Things are pretty busy these days here.  Not sure if it is because of harvest or the weather (we have had really windy days).  I have had a transport or assist with a relay every day this week.  It started on Sunday with a Turkey Vulture and then later that evening a screech owl was hit by a vehicle.  Monday I left for the rehab center with the 2 birds.  It takes about 90 minutes to drive there and I usually help get them checked in with weight and checked over.  Then Tuesday a person from out in the panhandle of our state brought a female bald eagle and a second bird was a Merlin (he drove 6 hours to get them to me).  I took off right away and drove the trip again to the rehab center.  The bald eagle was found by her dead mate, she was checked for lead poisoning and was positive.  So glad we got her there so fast, hoping for the best.  The merlin was just really thin so some nice meals and hope he will be out soon.  Wednesday comes and now a call about an osprey and a red tail hawk.

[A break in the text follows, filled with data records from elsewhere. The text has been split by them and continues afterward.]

--- config.mk ---
export PLATFORM = sky130hd
export DESIGN_NAME = alu_sequencer
export DESIGN_NICKNAME = d
export VERILOG_FILES = /design/src/rtl/alu_sequencer.sv
export SDC_FILE = /design/constraint.sdc
export NUM_CORES = 1
export LEC_CHECK = 0
export BUFFER_PORTS_ARGS = -buffer_cell sky130_fd_sc_hd__buf_2
export CAP_MARGIN = 15
export CORE_ASPECT_RATIO = 1.4
export CORE_MARGIN = 2
export CORE_UTILIZATION = 55
export CTS_CLUSTER_SIZE = 24
export DETAILED_ROUTE_END_ITERATION = 12
export PLACE_DENSITY = 0.77
export SYNTH_ARGS = -nofsm -noshare
export SYNTH_HDL_FRONTEND = slang
export SYNTH_SLANG_ARGS = --single-unit
--- constraint.sdc ---
create_clock -name clk -period 2.5 [get_ports clk]
set_input_delay 0.25 -clock clk [delete_from_list [all_inputs] [get_ports clk]]
set_output_delay 0.25 -clock clk [all_outputs]
set_load 0.02 [all_outputs]
--- src/rtl/alu_sequencer.sv ---
// Register-file owner and single-command ALU sequencer (fetch A, fetch B, execute, writeback).
// Optional build macro ALU_SEQ_BLANK_ONLY_EN: commands are accepted only while display_on is low.
module alu_sequencer #(
  parameter int OPT_W = 2,
  parameter int OP_W  = 4
) (
  input  logic             clk,
  input  logic             resetn,
  input  logic             cmd_valid,
  output logic             cmd_ready,
  input  logic [2:0]       cmd_dst,
  input  logic [2:0]       cmd_src1,
  input  logic [2:0]       cmd_src2,
  input  logic [OPT_W-1:0] cmd_optype,
  input  logic [OP_W-1:0]  cmd_op,
  input  logic             cmd_use_carry,
  output logic             done,
  output logic             flag_c,
  output logic             flag_z,
  output logic             flag_n,
  output logic [15:0]      alu_operand1,
  output logic [15:0]      alu_operand2,
  output logic             alu_carry_in,
  output logic [OPT_W-1:0] alu_optype,
  output logic [OP_W-1:0]  alu_op,
  input  logic [15:0]      alu_result,
  input  logic             alu_carry_out,
  input  logic             alu_zero,
  input  logic             alu_negative,
  input  logic             disp_req,
  input  logic [2:0]       disp_addr,
  output logic [15:0]      disp_data,
  input  logic             host_wr_en,
  output logic             host_wr_ready,
  input  logic [2:0]       host_wr_addr,
  input  logic [15:0]      host_wr_data,
  input  logic             display_on
);

  typedef enum logic [2:0] {
    S_IDLE    = 3'd0,
    S_FETCH_A = 3'd1,
    S_FETCH_B = 3'd2,
    S_EXEC    = 3'd3,
    S_WB      = 3'd4
  } state_t;

  state_t           r_state;
  state_t           w_next;
  logic [15:0]      r_regs [8];
  logic [2:0]       r_dst;
  logic [2:0]       r_src1;
  logic [2:0]       r_src2;
  logic [OPT_W-1:0] r_optype;
  logic [OP_W-1:0]  r_op;
  logic             r_use_carry;
  logic [15:0]      r_opa;
  logic [15:0]      r_opb;
  logic [15:0]      r_res;
  logic             r_res_c;
  logic             r_res_z;
  logic             r_res_n;
  logic             r_flag_c;
  logic             r_flag_z;
  logic             r_flag_n;
  logic             r_done;
  logic [15:0]      r_disp_data;
  logic             w_cmd_ready;
  logic             w_accept;
  logic             w_host_ready;
  logic             w_host_wr;

`ifdef ALU_SEQ_BLANK_ONLY_EN
  assign w_cmd_ready = (r_state == S_IDLE) && !display_on;
`else
  logic w_unused_display_on;
  assign w_unused_display_on = display_on;
  assign w_cmd_ready = (r_state == S_IDLE);
`endif

  assign w_accept     = cmd_valid && w_cmd_ready;
  assign w_host_ready = (r_state != S_WB);
  assign w_host_wr    = host_wr_en && w_host_ready;

  assign cmd_ready     = w_cmd_ready;
  assign host_wr_ready = w_host_ready;
  assign done          = r_done;
  assign flag_c        = r_flag_c;
  assign flag_z        = r_flag_z;
  assign flag_n        = r_flag_n;
  assign disp_data     = r_disp_data;
  assign alu_operand1  = r_opa;
  assign alu_operand2  = r_opb;
  assign alu_optype    = r_optype;
  assign alu_op        = r_op;
  assign alu_carry_in  = r_use_carry & r_flag_c;

  // Display reads own the read port, so both fetch states stall while disp_req is high.
  always_comb begin
    w_next = r_state;
    case (r_state)
      S_IDLE:    if (w_accept)  w_next = S_FETCH_A; else w_next = S_IDLE;
      S_FETCH_A: if (!disp_req) w_next = S_FETCH_B; else w_next = S_FETCH_A;
      S_FETCH_B: if (!disp_req) w_next = S_EXEC;    else w_next = S_FETCH_B;
      S_EXEC:    w_next = S_WB;
      S_WB:      w_next = S_IDLE;
      default:   w_next = S_IDLE;
    endcase
  end

  always_ff @(posedge clk or negedge resetn) begin
    if (!resetn) begin
      r_state <= S_IDLE;
      r_done  <= 1'b0;
    end else begin
      r_state <= w_next;
      r_done  <= (r_state == S_EXEC);
    end
  end

  always_ff @(posedge clk or negedge resetn) begin
    if (!resetn) begin
      r_dst       <= 3'd0;
      r_src1      <= 3'd0;
      r_src2      <= 3'd0;
      r_optype    <= '0;
      r_op        <= '0;
      r_use_carry <= 1'b0;
      r_opa       <= 16'h0000;
      r_opb       <= 16'h0000;
      r_res       <= 16'h0000;
      r_res_c     <= 1'b0;
      r_res_z     <= 1'b0;
      r_res_n     <= 1'b0;
      r_flag_c    <= 1'b0;
      r_flag_z    <= 1'b0;
      r_flag_n    <= 1'b0;
    end else begin
      if (w_accept) begin
        r_dst       <= cmd_dst;
        r_src1      <= cmd_src1;
        r_src2      <= cmd_src2;
        r_optype    <= cmd_optype;
        r_op        <= cmd_op;
        r_use_carry <= cmd_use_carry;
      end
      if (r_state == S_FETCH_A && !disp_req) r_opa <= r_regs[r_src1];
      if (r_state == S_FETCH_B && !disp_req) r_opb <= r_regs[r_src2];
      if (r_state == S_EXEC) begin
        r_res   <= alu_result;
        r_res_c <= alu_carry_out;
        r_res_z <= alu_zero;
        r_res_n <= alu_negative;
      end
      if (r_state == S_WB) begin
        r_flag_c <= r_res_c;
        r_flag_z <= r_res_z;
        r_flag_n <= r_res_n;
      end
    end
  end

  // Writeback outranks the host port; the host is held off by host_wr_ready during WB.
  always_ff @(posedge clk or negedge resetn) begin
    if (!resetn) begin
      for (int i = 0; i < 8; i++) r_regs[i] <= 16'h0000;
    end else if (r_state == S_WB) begin
      r_regs[r_dst] <= r_res;
    end else if (w_host_wr) begin
      r_regs[host_wr_addr] <= host_wr_data;
    end
  end

  always_ff @(posedge clk or negedge resetn) begin
    if (!resetn) begin
      r_disp_data <= 16'h0000;
    end else if (disp_req) begin
      r_disp_data <= r_regs[disp_addr];
    end
  end

endmodule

After work I met another transporter and after checking on the osprey I decided the wing that was broken was so bad that I called another transporter and she met me about 50 miles from my place and she took it back to the center to have better care done.  Now today another call with a Great Horned Owl that was struck by a vehicle and another broken wing.  My wrapping skills are a challenge when you have these strong talons trying to get you.  So for now he is all quiet, tomorrow another trip BUT I can bring back one GHO that is ready to be released.  I will hand it over to another driver who can take it back to the area it was picked up from.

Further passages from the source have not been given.